==> src/rtl/adc_trig_gate.sv <==
// Trigger and capture-length gate for one RF-ADC stream lane.
// Waits for a trigger after arm, then forwards exactly cap_beats beats with tlast on the final one.
//
// state    | meaning
// ---------+------------------------------------------------------------
// IDLE     | no capture in progress, input samples are discarded
// ARMED    | waiting for the trigger condition on a valid input beat
// CAPTURE  | forwarding beats until the tlast beat has been handed off
// DONE     | capture complete, waiting for the next arm or an abort
module adc_trig_gate #(
    parameter int DATA_WIDTH   = 128,
    parameter int SAMPLE_WIDTH = 16,
    parameter int CNT_WIDTH    = 32
) (
    input  logic                    rf_clk,
    input  logic                    rf_rst,
    input  logic [DATA_WIDTH-1:0]   s_axis_tdata,
    input  logic                    s_axis_tvalid,
    output logic                    s_axis_tready,
    output logic [DATA_WIDTH-1:0]   m_axis_tdata,
    output logic                    m_axis_tvalid,
    input  logic                    m_axis_tready,
    output logic                    m_axis_tlast,
    input  logic                    arm,
    input  logic                    abort,
    input  logic [1:0]              trig_mode,
    input  logic [SAMPLE_WIDTH-1:0] trig_level,
    input  logic                    ext_trig,
    input  logic [CNT_WIDTH-1:0]    cap_beats,
    output logic [1:0]              state,
    output logic                    done,
    output logic                    overflow,
    output logic [CNT_WIDTH-1:0]    beat_cnt
);

    localparam int N = DATA_WIDTH / SAMPLE_WIDTH;

    typedef enum logic [1:0] {
        ST_IDLE    = 2'd0,
        ST_ARMED   = 2'd1,
        ST_CAPTURE = 2'd2,
        ST_DONE    = 2'd3
    } state_t;

    state_t                          r_state;
    logic [CNT_WIDTH-1:0]            r_cap_beats;
    logic [1:0]                      r_mode;
    logic signed [SAMPLE_WIDTH-1:0]  r_level;
    logic signed [SAMPLE_WIDTH-1:0]  r_prev;
    logic [DATA_WIDTH-1:0]           r_tdata;
    logic                            r_tvalid;
    logic                            r_tlast;
    logic                            r_done;
    logic                            r_overflow;
    logic [CNT_WIDTH-1:0]            r_beat_cnt;

    // w_samp[0] is the newest sample of the previous beat, w_samp[i+1] is sample i of this beat
    logic signed [SAMPLE_WIDTH-1:0]  w_samp [0:N];
    logic                            w_level_hit;
    logic                            w_trig;
    logic                            w_free;
    logic                            w_last_hs;

    always_comb begin
        w_samp[0] = r_prev;
        for (int i = 0; i < N; i++) begin
            w_samp[i+1] = s_axis_tdata[i*SAMPLE_WIDTH +: SAMPLE_WIDTH];
        end
    end

    always_comb begin
        w_level_hit = 1'b0;
        for (int i = 0; i < N; i++) begin
            if ((w_samp[i] < r_level) && (r_level <= w_samp[i+1])) begin
                w_level_hit = 1'b1;
            end
        end
    end

    always_comb begin
        case (r_mode)
            2'd1:    w_trig = w_level_hit;
            2'd2:    w_trig = ext_trig;
            default: w_trig = 1'b1;
        endcase
    end

    assign w_free    = !r_tvalid || m_axis_tready;
    assign w_last_hs = r_tvalid && r_tlast && m_axis_tready;

    always_ff @(posedge rf_clk or posedge rf_rst) begin
        if (rf_rst) begin
            r_state     <= ST_IDLE;
            r_cap_beats <= '0;
            r_mode      <= 2'd0;
            r_level     <= '0;
            r_prev      <= {1'b1, {(SAMPLE_WIDTH-1){1'b0}}};
            r_tdata     <= '0;
            r_tvalid    <= 1'b0;
            r_tlast     <= 1'b0;
            r_done      <= 1'b0;
            r_overflow  <= 1'b0;
            r_beat_cnt  <= '0;
        end else begin
            if (s_axis_tvalid) begin
                r_prev <= w_samp[N];
            end
            // Drain the output register; a load below overrides this
            if (r_tvalid && m_axis_tready) begin
                r_tvalid <= 1'b0;
                r_tlast  <= 1'b0;
            end

            if (abort) begin
                r_state  <= ST_IDLE;
                r_tvalid <= 1'b0;
                r_tlast  <= 1'b0;
                r_done   <= 1'b0;
            end else begin
                case (r_state)
                    ST_IDLE, ST_DONE: begin
                        if (arm && (cap_beats != '0)) begin
                            r_cap_beats <= cap_beats;
                            r_mode      <= trig_mode;
                            r_level     <= trig_level;
                            r_overflow  <= 1'b0;
                            r_beat_cnt  <= '0;
                            r_done      <= 1'b0;
                            r_state     <= ST_ARMED;
                        end
                    end
                    ST_ARMED: begin
                        // A single-beat capture waits here for its tlast handoff
                        if (r_tlast) begin
                            if (w_last_hs) begin
                                r_state <= ST_DONE;
                                r_done  <= 1'b1;
                            end
                        end else if (s_axis_tvalid && w_trig) begin
                            r_tdata    <= s_axis_tdata;
                            r_tvalid   <= 1'b1;
                            r_beat_cnt <= CNT_WIDTH'(1);
                            if (r_cap_beats == CNT_WIDTH'(1)) begin
                                r_tlast <= 1'b1;
                            end else begin
                                r_state <= ST_CAPTURE;
                            end
                        end
                    end
                    ST_CAPTURE: begin
                        if (r_tlast) begin
                            if (w_last_hs) begin
                                r_state <= ST_DONE;
                                r_done  <= 1'b1;
                            end
                        end else if (s_axis_tvalid) begin
                            if (w_free) begin
                                r_tdata    <= s_axis_tdata;
                                r_tvalid   <= 1'b1;
                                r_tlast    <= (r_beat_cnt == (r_cap_beats - CNT_WIDTH'(1)));
                                r_beat_cnt <= r_beat_cnt + CNT_WIDTH'(1);
                            end else begin
                                r_overflow <= 1'b1;
                            end
                        end
                    end
                    default: r_state <= ST_IDLE;
                endcase
            end
        end
    end

    assign s_axis_tready = 1'b1;
    assign m_axis_tdata  = r_tdata;
    assign m_axis_tvalid = r_tvalid;
    assign m_axis_tlast  = r_tlast;
    assign state         = r_state;
    assign done          = r_done;
    assign overflow      = r_overflow;
    assign beat_cnt      = r_beat_cnt;

endmodule
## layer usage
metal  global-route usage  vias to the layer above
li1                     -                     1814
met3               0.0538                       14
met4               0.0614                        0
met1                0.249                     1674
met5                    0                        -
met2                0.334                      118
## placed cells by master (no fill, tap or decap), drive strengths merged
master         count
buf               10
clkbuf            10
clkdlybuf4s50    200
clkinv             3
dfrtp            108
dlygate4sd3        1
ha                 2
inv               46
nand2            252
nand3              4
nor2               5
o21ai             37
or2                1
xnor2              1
$ cat src/rtl/fetch_unit.sv
// Instruction-fetch stage: PC, imem address, IF/ID register with stall, redirect flush
// and an optional halt-word stop compiled in with FETCH_HALT_EN.
module fetch_unit #(
    parameter logic [15:0] RESET_PC  = 16'h0000,
    parameter logic [15:0] HALT_WORD = 16'hFFFF
) (
    input  logic        clk,
    input  logic        reset,
    input  logic        stall,
    input  logic        redirect_valid,
    input  logic [15:0] redirect_target,
    input  logic [15:0] imem_data,
    output logic [15:0] imem_addr,
    output logic [15:0] ir,
    output logic [15:0] ir_pc,
    output logic        ir_valid,
    output logic        halted,
    output logic [15:0] fetch_count
);

`ifdef FETCH_HALT_EN
    localparam bit HaltEn = 1'b1;
`else
    localparam bit HaltEn = 1'b0;
`endif

    typedef enum logic {
        ST_FETCH  = 1'b0,
        ST_HALTED = 1'b1
    } state_e;

    state_e      state_q, state_d;
    logic [15:0] pc_q, pc_d;
    logic [15:0] ir_q, ir_d;
    logic [15:0] ir_pc_q, ir_pc_d;
    logic        ir_valid_q, ir_valid_d;
    logic        halted_q, halted_d;
    logic [15:0] fetch_count_q, fetch_count_d;

    // Next-state: redirect beats halt hold, which beats stall, which beats capture.
    always_comb begin
        state_d       = state_q;
        pc_d          = pc_q;
        ir_d          = ir_q;
        ir_pc_d       = ir_pc_q;
        ir_valid_d    = ir_valid_q;
        halted_d      = halted_q;
        fetch_count_d = fetch_count_q;

        if (redirect_valid) begin
            pc_d       = redirect_target & 16'hFFFE;
            ir_valid_d = 1'b0;
            state_d    = ST_FETCH;
            halted_d   = 1'b0;
        end else if (state_q == ST_HALTED) begin
            ir_valid_d = 1'b0;
        end else if (!stall) begin
            ir_d          = imem_data;
            ir_pc_d       = pc_q;
            ir_valid_d    = 1'b1;
            fetch_count_d = fetch_count_q + 16'd1;
            // A halt word is still delivered, but the PC parks on it.
            if (HaltEn && (imem_data == HALT_WORD)) begin
                state_d  = ST_HALTED;
                halted_d = 1'b1;
            end else begin
                pc_d = pc_q + 16'd2;
            end
        end
    end

    always_ff @(posedge clk) begin
        if (reset) begin
            state_q       <= ST_FETCH;
            pc_q          <= RESET_PC;
            ir_q          <= 16'h0000;
            ir_pc_q       <= 16'h0000;
            ir_valid_q    <= 1'b0;
            halted_q      <= 1'b0;
            fetch_count_q <= 16'h0000;
        end else begin
            state_q       <= state_d;
            pc_q          <= pc_d;
            ir_q          <= ir_d;
            ir_pc_q       <= ir_pc_d;
            ir_valid_q    <= ir_valid_d;
            halted_q      <= halted_d;
            fetch_count_q <= fetch_count_d;
        end
    end

    assign imem_addr   = pc_q;
    assign ir          = ir_q;
    assign ir_pc       = ir_pc_q;
    assign ir_valid    = ir_valid_q;
    assign halted      = HaltEn & halted_q;
    assign fetch_count = fetch_count_q;

endmodule

$ cat config.mk
export PLATFORM = sky130hd
export DESIGN_NAME = fetch_unit
export DESIGN_NICKNAME = d
export VERILOG_FILES = /design/src/rtl/fetch_unit.sv
export SDC_FILE = /design/constraint.sdc
export NUM_CORES = 1
export LEC_CHECK = 0
export ABC_AREA = 1
export CAP_MARGIN = 10
export CORE_AREA = 5 5 84 86
export CTS_BUF_LIST = sky130_fd_sc_hd__clkbuf_16
export DETAILED_ROUTE_END_ITERATION = 6
export DIE_AREA = 0 0 89 91
export HOLD_SLACK_MARGIN = 0.08
export PLACE_DENSITY = 0.87
export SYNTH_ARGS = -nofsm -noshare
export SYNTH_HDL_FRONTEND = slang
export SYNTH_SLANG_ARGS = --single-unit
$ cat constraint.sdc
create_clock -name clk -period 2.6 [get_ports clk]
set_input_delay 0.52 -clock clk [delete_from_list [all_inputs] [get_ports clk]]
set_output_delay 0.52 -clock clk [all_outputs]
set_load 0.1 [all_outputs]
# Word-level counts from Yosys, hierarchy flattened
# Index checks and enable logic that the tools add are counted.
# totals
register_bits	65
in_bits	36
# classes
addsub	2
n_eq_ne	1
mux	2
bitwise	2
n_reduce_logical	2
# op_table
op	count
$mux 16	2
$add 16x1->16 const B	1
$add 16x2->16 const B	1
$ne 2x1->1 const B	1
$not 1->1	2
$reduce_and 2->1	1
$reduce_or 2->1	1

# Longest topological paths before layout
# logic_depth
word_depth	3
depth_mapped	10

# Least setup slack after synthesis
# No wires, ideal clock.
# synth_path
path_type	register -> register
startpoint	register pc_q[2] (netlist: imem_addr[2])
endpoint	register pc_q[9] (netlist: imem_addr[9])
setup_time_ps	116
arrival_ps	2020
t_required_ps	2484
path_slack_ps	464
path_stages_with_launch	9
path_buffers	0
period_less_slack_ps	2136
path_cell_list	dfxtp_1 -> ha_1 -> nand2_1 -> nor2_2 -> nand2_1 -> nand3_1 -> nand3_1 -> o21ai_0 -> inv_1
# synth_via
elab_chain_len	3
# synth_lines
item	line	rtl
start: declaration	33	logic [15:0] pc_q, pc_d;
start signal: assignment	83	pc_q <= pc_d;
$add 16x2->16	67	pc_d = pc_q + 16'd2;
$mux 16	57	end else if (!stall) begin
$mux 16	50	if (redirect_valid) begin
# No other way between the ends. The select of a mux whose other input is x is not followed.
# A chain may end at the register's enable or synchronous reset.

# Final worst setup path
# layout_path
startpoint	input stall
endpoint	register fetch_count_q[14] (netlist: fetch_count[14])
# layout_via
elab_chain_len	2
# layout_lines
item	line	rtl
start: declaration	9	input logic stall,
$not 1->1 (no source line)	n/a	
$reduce_and 2->1 (no source line)	n/a	
end signal: assignment	88	fetch_count_q <= fetch_count_d;
end: declaration	38	logic [15:0] fetch_count_q, fetch_count_d;
# No other way between the ends.

==> impl_metrics.toml <==
[run_status]
status = "finished, final reports clean"

[synthesis]
ys_seq_area_frac = 0.436
yosysWarnings = 0
syn_area_um2 = 2890
syn_avg_cell_area_um2 = 6.71
synth_cell_type_count = 24
yosys_register_bits = 63
netlist_instances = 431

[global_route]
grt_overflow_total = 0
grt.total_usage = 0.201
grt_start_max_net_pins = 33
grt_pass1_wl_mm = 13.1
grt_pass1_vias = 2984
antenna_found_initial = 0

[worst_setup_path]
crit_path_max_incr_delay_ns = 0.52
cp_max_fo = 22
crit_slowest_cell = "clkdlybuf4s50_1"
startpoint_type = "primary input"
r2r_end = "imem_addr[11]$_SDFFE_PP0P_"
critical_path.top_delay_family = "simple AND/OR/NAND/NOR gates"
crit_buf_inv = 2
cp.arrival_ns = 2.20
r2r_cells = 9
r2r_slack_ns = 1.06
crit_path_cell_trace = "clkdlybuf4s50_1 > nor2_4 > inv_2 > nor2_2 > nand3_1 > nor2_2 > nand2_1 > nand2_1 > nor2_1"
path_class = "primary input to register"
endpoint_kind = "register"
crit_required_ns = 2.81
rr_startpoint = "imem_addr[1]$_SDFFE_PP0P_"

[finish]
layout_common_cells = "nor2_1 (95), nand2_1 (89), buf_4 (71)"
area_delta_synth_final_pct = 39.5
nNetsFinal = 567
final_common_cell = "nor2_1"
n_antenna_cell = 0
layout-drive-gt1-share = 0.169

[floorplanning]
die_area_um2 = 8100
core_um2 = 6200
die_h_um = 91
die_x_um = 89
start_util = 0.466
boundaryPins = 102
rows = 29

[clocking]
hold_buffers = 0
root_buffer = "clkbuf_16"
post_cts_buffers = 0
numCtsBuffers = 9
cts_tree = "built"
htree_levels = 3
clock_path_buffers = 2
post_cts_resize_count = 0
clkSinkCount = 63
clkSlewWorstSetupHoldPaths_ns = 0.06
clock_latency_ns = 0.32

[routing]
drcViolationCount = 0
drt_wl_total_mm = 8.06
dr_total_vias = 3070
drt_iter0_markers = 112
antenna_left = 0
routedWlPerCell_um = 13.2
drt_pass1_iterations = 4
vias_per_cell = 5.03

[flow_run]
maxCapViolCount = 0

[sta]
timing.setup.tns_ns = 0
hold_viol = 0
min_period_over_period = 0.767
max_freq_mhz = 501
rsz0062_at_grt = "no"
skew_ns = 0.00620
finalCriticalPeriod_ns = 2.00
slew_viol_final = 0
finalSetupViolations = 0
hold_slack_ns = 0.493

[power_and_ir_drop]
vdd_drop_max_uv = 516
p_per_area_nw_per_um2 = 696
total_power_mw = 2.81
p_leak_nw = 1.88

[min_path]
hold_end = "ir_pc[14]$_SDFFE_PP0P_"
min_from = "ir_pc[14]$_SDFFE_PP0P_"
worstHoldPathType = "register to register"
whs_path_depth = 2

[placement]
place.gp.congestion = 0.838
portBuffers = 97
place_hpwl_mm = 5.88
-- stage by stage --
step | std cells | cell area [µm²] | utilization | worst slack, ns
2_1_floorplan | 433 | 2900 | - | 0.464
3_3_place_gp | 595 | 3760 | 0.606 | 0.307
3_5_place_dp | 595 | 3760 | 0.606 | 0.278
4_1_cts | 610 | 4040 | 0.651 | 0.602
5_1_grt | 610 | 4040 | 0.651 | 0.451
6_report | 610 | 4040 | 0.651 | 0.605
-- worst max-delay path by stage --
stage,endpoint,start,slack [ns],cells after the start
6_report,fetch_count[14]$_SDFFE_PP0P_,stall,0.60,9
5_1_grt,fetch_count[9]$_SDFFE_PP0P_,stall,0.45,7
4_1_cts,fetch_count[14]$_SDFFE_PP0P_,stall,0.60,9
3_5_place_dp,fetch_count[14]$_SDFFE_PP0P_,stall,0.28,9
3_3_place_gp,fetch_count[14]$_SDFFE_PP0P_,stall,0.31,9
2_1_floorplan,imem_addr[9]$_SDFFE_PP0P_,imem_addr[2]$_SDFFE_PP0P_,0.46,8
-- tightest hold or removal path, stage by stage, from the launching register on --
cell     delay (ns)
dfxtp_1        0.31
nor2_1         0.09
nor3_1         0.05
-- cell families (layout without fill, tap and decap cells) --
kind of cell / count (synthesis) / after routing / share of synthesized area
other: 1 / 3 / 0.00130
AOI/OAI and AO/OA: 67 / 67 / 0.121
buffers and inverters: 68 / 168 / 0.101
DFF: 63 / 63 / 0.436
and+or+nand+nor: 230 / 230 / 0.332
adders and majority gates: 2 / 2 / 0.00865
-- final cells by class --
| type | instances | area, µm² |
|---|---|---|
| multi-input combinational | 302 | 1350 |
| inverter | 48 | 180 |
| timing repair buffer | 105 | 873 |
| clock buffer | 9 | 225 |
| clock inverter | 6 | 53.8 |
| fill | 556 | 2170 |
| sequential | 63 | 1260 |
| tap | 77 | 96.3 |
-- layer usage --
| layer | vias to the layer above | wire, µm | track usage |
|---|---|---|---|
| met2 | 103 | 3960 | 0.335 |
| li1 | 1554 | - | - |
| met5 | - | 0 | 0 |
| met4 | 0 | 136 | 0.0881 |
| met1 | 1396 | 3310 | 0.243 |
| met3 | 17 | 656 | 0.0452 |
-- synth_stat cells --
master,number,share of area
inv_1,47,0.061
nor3_1,6,0.010
buf_2,3,0.0052
buf_6,2,0.0078
nor2_4,3,0.012
o21a_1,1,0.0026
and3_1,1,0.0022
a21oi_1,14,0.024
nor2_1,95,0.12
dfxtp_1,63,0.44
nor2_2,3,0.0065
conb_1,1,0.0013
clkbuf_1,9,0.012
nand3b_1,2,0.0052
nand4_1,10,0.022
inv_2,1,0.0013
o21ai_0,46,0.080
nand2_1,89,0.12
ha_1,2,0.0086
o211ai_1,3,0.0078
buf_4,5,0.013
nand3_1,21,0.036
a31oi_1,3,0.0065
buf_1,1,0.0013
-- sequential cells by signal (all words and copies together), names as in the netlist --
signal	flops
imem_addr	15
ir_pc	15
fetch_count	16
ir	16
ir_valid	1
-- report_power, final --
part           switching [mW]  internal, mW
registers              0.0391          1.01
logic                   0.482         0.150
clock network           0.403         0.723
No activity file was read; power rests on OpenSTA's default activity.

━━━━━━━━━━━━━━━━━━━━━━━━━━━━━━

ASSIGNMENT - Please give back exactly the lines of the listing above that run from the one containing "set_load 0.1 [all_outputs]" through the one containing "# logic_depth", and only those.

ANSWER AREA -
set_load 0.1 [all_outputs]
# Word-level counts from Yosys, hierarchy flattened
# Index checks and enable logic that the tools add are counted.
# totals
register_bits	65
in_bits	36
# classes
addsub	2
n_eq_ne	1
mux	2
bitwise	2
n_reduce_logical	2
# op_table
op	count
$mux 16	2
$add 16x1->16 const B	1
$add 16x2->16 const B	1
$ne 2x1->1 const B	1
$not 1->1	2
$reduce_and 2->1	1
$reduce_or 2->1	1

# Longest topological paths before layout
# logic_depth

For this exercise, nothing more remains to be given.